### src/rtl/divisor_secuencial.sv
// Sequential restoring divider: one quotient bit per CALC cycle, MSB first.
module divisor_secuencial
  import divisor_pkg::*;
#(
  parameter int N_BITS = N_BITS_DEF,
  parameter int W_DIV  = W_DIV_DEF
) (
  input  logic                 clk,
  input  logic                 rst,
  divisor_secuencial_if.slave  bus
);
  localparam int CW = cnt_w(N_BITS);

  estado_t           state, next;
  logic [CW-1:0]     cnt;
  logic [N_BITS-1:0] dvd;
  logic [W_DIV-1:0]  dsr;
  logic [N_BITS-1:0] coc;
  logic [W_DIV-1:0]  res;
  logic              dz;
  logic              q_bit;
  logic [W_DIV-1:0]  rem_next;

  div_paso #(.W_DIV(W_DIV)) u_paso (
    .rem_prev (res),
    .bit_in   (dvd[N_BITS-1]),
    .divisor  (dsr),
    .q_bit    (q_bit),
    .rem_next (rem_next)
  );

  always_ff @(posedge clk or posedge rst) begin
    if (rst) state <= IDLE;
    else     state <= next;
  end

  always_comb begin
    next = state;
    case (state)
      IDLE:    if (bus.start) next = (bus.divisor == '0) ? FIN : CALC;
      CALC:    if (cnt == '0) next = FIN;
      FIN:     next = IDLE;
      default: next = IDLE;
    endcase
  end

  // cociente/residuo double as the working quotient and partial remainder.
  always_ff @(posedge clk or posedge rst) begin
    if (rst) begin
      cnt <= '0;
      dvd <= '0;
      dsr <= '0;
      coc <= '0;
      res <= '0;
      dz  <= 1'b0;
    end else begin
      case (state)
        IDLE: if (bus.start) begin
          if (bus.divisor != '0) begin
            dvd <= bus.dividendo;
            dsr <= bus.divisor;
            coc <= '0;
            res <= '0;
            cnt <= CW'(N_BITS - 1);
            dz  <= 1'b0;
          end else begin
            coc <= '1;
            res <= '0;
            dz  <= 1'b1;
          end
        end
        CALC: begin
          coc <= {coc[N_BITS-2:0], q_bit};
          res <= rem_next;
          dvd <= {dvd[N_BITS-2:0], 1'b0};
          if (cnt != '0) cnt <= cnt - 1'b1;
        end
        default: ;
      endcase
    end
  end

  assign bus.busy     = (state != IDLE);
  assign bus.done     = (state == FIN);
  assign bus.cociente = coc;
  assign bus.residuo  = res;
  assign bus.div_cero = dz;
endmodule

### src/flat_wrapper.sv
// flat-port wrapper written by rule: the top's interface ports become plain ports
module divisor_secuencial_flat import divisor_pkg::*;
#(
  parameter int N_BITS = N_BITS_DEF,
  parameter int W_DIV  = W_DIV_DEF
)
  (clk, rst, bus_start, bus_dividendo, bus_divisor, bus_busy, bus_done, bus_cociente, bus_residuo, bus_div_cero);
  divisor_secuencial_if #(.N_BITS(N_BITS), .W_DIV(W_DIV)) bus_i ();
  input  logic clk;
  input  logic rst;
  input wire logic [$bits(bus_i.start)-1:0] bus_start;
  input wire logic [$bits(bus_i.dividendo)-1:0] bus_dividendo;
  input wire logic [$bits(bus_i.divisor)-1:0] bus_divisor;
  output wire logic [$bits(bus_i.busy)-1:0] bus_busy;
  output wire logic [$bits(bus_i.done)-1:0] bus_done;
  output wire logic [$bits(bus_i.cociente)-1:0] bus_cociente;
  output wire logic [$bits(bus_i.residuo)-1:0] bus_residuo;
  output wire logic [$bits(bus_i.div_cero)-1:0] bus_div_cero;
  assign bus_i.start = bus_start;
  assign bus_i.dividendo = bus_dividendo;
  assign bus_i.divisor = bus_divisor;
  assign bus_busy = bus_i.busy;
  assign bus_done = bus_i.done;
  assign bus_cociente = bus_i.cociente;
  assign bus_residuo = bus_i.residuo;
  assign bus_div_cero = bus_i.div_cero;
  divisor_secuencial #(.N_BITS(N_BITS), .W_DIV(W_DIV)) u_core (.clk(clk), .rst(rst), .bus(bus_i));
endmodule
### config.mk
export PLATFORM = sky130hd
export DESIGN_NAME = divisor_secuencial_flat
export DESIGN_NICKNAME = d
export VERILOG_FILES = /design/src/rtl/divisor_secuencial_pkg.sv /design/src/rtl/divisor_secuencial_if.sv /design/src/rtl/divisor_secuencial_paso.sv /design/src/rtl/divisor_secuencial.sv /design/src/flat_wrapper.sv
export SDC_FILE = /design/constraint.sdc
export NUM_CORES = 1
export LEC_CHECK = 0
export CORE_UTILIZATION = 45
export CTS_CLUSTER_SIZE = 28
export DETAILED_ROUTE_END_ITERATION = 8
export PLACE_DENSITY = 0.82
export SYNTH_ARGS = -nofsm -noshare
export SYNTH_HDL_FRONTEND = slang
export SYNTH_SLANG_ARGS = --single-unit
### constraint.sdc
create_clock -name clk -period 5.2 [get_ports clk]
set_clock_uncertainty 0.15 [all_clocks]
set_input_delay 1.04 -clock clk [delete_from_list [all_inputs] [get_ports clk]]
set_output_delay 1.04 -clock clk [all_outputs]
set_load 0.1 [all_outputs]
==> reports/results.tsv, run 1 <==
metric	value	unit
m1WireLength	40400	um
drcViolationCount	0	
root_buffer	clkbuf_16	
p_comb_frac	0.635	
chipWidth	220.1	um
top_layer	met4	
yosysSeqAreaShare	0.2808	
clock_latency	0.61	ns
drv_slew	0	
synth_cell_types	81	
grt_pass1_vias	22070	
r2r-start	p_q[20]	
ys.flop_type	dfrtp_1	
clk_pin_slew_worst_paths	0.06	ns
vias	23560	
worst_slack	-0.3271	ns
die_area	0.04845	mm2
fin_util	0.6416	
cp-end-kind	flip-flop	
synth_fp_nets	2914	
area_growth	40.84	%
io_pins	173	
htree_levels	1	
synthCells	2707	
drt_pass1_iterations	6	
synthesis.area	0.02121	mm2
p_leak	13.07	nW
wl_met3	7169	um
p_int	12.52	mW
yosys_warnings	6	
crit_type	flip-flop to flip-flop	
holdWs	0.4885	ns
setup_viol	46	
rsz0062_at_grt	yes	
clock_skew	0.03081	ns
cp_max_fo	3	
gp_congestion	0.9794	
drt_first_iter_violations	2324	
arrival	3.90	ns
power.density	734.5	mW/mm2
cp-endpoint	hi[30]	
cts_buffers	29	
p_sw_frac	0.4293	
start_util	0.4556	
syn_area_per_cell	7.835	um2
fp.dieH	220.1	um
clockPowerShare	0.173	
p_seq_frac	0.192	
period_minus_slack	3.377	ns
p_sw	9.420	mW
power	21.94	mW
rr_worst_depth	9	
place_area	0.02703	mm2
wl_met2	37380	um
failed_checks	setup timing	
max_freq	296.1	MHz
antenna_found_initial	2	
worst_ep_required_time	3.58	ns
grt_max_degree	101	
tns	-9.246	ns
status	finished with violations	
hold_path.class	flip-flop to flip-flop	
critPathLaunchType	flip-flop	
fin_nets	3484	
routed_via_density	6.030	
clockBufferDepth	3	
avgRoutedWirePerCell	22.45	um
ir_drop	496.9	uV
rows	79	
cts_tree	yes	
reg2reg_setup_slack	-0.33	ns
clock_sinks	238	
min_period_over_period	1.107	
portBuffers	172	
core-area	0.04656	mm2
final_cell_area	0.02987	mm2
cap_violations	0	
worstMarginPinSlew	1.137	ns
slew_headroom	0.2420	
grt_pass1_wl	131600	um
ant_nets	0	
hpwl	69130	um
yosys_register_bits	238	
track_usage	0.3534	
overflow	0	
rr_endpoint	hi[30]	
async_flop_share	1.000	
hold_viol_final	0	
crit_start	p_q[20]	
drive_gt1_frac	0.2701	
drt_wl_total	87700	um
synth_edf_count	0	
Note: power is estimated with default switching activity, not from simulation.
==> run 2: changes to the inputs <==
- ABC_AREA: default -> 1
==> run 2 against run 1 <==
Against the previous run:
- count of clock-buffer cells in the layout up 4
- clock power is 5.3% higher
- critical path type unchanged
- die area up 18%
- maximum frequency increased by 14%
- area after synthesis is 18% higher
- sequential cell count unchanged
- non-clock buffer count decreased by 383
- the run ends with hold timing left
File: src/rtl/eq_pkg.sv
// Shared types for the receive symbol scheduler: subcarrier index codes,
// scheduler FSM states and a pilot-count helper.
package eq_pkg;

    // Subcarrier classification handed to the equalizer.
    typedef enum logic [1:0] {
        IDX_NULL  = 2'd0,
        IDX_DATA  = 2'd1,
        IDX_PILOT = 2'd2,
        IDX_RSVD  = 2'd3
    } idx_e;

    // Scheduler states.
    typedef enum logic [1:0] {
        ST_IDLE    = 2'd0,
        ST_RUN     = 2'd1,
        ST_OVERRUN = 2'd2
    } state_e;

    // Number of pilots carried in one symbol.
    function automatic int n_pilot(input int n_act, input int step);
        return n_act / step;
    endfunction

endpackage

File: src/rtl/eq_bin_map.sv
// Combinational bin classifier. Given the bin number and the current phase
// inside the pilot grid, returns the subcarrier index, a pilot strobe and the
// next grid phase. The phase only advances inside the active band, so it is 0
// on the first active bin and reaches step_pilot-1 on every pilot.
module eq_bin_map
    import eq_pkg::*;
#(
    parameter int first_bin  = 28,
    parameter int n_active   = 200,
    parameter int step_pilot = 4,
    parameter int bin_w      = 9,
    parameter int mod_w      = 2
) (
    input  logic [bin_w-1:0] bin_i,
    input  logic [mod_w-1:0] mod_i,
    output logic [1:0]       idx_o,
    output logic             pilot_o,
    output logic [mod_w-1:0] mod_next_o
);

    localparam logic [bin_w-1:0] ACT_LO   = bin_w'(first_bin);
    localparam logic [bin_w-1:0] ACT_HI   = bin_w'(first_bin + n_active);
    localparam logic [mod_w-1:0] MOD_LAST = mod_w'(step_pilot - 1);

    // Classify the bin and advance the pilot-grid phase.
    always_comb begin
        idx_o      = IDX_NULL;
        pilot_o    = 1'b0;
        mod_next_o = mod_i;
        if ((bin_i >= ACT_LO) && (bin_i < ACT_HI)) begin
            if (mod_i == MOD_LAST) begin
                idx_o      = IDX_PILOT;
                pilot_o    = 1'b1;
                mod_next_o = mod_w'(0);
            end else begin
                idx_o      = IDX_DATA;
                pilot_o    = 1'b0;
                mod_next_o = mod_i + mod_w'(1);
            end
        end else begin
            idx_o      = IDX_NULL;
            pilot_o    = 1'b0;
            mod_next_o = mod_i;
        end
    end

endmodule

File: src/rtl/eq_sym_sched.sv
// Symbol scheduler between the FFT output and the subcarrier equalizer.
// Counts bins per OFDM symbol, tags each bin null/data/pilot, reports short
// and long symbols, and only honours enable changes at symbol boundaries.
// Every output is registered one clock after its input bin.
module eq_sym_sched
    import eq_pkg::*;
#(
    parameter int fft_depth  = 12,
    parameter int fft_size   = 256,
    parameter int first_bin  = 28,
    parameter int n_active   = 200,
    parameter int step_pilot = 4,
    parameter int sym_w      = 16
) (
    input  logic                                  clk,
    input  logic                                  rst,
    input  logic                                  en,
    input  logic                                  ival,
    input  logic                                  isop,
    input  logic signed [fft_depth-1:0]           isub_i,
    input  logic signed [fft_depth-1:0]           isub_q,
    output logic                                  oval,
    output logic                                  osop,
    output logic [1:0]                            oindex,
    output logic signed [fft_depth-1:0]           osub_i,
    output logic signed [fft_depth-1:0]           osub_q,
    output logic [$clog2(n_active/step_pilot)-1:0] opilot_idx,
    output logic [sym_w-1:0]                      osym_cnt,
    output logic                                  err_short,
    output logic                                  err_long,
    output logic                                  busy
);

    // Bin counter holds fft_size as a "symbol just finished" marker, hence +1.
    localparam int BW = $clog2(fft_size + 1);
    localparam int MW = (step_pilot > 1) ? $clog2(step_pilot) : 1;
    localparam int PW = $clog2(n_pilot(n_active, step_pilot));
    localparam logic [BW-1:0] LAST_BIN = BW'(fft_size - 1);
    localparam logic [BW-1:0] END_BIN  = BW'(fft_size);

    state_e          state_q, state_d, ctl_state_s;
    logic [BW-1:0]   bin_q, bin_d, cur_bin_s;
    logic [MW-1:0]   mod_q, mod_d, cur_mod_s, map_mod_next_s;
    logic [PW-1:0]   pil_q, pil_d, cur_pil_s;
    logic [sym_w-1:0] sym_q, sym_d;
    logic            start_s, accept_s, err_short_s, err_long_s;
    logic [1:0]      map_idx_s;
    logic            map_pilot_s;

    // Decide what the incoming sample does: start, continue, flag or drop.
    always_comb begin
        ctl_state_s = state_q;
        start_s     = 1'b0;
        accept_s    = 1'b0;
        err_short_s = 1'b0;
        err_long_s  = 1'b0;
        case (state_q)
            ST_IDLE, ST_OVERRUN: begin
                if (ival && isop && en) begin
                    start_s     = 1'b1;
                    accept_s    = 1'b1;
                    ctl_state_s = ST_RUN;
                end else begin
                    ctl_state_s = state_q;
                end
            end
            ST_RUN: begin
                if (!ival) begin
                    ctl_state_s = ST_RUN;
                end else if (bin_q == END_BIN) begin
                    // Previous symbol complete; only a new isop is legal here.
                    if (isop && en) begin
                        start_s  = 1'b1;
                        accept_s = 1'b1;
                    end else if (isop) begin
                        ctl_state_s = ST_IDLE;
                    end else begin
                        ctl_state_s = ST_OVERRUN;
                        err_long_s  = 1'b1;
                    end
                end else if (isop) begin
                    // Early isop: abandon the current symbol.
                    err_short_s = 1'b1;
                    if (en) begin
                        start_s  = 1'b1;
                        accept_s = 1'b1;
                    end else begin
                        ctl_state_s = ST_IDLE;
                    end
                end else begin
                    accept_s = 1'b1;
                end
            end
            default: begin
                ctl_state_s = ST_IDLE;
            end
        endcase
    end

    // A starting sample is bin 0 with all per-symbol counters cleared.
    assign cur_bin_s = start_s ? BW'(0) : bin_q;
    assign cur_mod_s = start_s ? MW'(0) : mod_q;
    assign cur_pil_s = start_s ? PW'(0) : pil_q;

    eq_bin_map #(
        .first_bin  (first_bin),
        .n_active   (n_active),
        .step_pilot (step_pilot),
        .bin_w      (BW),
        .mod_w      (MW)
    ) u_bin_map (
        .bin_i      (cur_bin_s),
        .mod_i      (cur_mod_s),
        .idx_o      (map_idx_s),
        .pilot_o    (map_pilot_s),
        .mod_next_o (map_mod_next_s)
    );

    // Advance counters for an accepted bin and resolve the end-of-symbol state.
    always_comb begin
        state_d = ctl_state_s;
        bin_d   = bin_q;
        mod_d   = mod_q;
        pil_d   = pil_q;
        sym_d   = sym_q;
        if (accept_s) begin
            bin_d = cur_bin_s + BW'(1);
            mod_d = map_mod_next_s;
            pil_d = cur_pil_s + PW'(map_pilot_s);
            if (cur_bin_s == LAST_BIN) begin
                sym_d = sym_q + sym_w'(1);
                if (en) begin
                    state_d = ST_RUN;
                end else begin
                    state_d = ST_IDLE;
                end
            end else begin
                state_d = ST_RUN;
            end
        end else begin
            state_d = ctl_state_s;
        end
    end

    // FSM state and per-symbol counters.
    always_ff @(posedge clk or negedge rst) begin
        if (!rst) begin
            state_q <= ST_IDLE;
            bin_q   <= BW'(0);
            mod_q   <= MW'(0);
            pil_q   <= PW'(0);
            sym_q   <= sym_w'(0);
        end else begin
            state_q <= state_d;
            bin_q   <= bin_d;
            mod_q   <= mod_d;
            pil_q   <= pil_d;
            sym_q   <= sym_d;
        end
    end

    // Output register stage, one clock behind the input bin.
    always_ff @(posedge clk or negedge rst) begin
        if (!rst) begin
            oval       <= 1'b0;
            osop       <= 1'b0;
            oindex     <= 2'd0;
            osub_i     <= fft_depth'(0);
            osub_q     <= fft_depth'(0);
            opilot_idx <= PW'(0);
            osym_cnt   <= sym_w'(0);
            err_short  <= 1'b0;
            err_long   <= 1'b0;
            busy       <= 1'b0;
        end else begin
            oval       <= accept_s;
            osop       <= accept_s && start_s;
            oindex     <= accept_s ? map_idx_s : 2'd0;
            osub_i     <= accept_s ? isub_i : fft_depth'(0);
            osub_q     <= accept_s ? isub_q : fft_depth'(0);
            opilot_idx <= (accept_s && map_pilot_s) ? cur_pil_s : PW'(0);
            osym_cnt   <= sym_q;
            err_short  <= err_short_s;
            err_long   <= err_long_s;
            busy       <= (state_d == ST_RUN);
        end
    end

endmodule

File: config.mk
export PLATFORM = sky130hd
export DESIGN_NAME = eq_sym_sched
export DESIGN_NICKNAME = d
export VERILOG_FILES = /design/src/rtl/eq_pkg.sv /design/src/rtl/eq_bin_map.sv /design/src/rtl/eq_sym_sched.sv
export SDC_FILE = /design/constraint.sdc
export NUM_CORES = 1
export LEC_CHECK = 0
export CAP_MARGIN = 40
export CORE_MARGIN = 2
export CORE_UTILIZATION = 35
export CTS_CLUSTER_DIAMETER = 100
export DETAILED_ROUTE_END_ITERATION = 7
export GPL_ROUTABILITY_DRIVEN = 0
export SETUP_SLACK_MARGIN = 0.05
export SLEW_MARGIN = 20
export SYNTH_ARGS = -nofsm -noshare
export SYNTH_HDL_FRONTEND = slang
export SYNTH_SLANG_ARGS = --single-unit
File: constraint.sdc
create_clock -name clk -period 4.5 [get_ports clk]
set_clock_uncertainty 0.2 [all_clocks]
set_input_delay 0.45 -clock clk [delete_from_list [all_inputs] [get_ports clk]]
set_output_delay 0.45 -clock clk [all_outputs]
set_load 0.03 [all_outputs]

Task objective
Return every line of the records in which the word "unchanged" is found.

Task output
- critical path type unchanged
- sequential cell count unchanged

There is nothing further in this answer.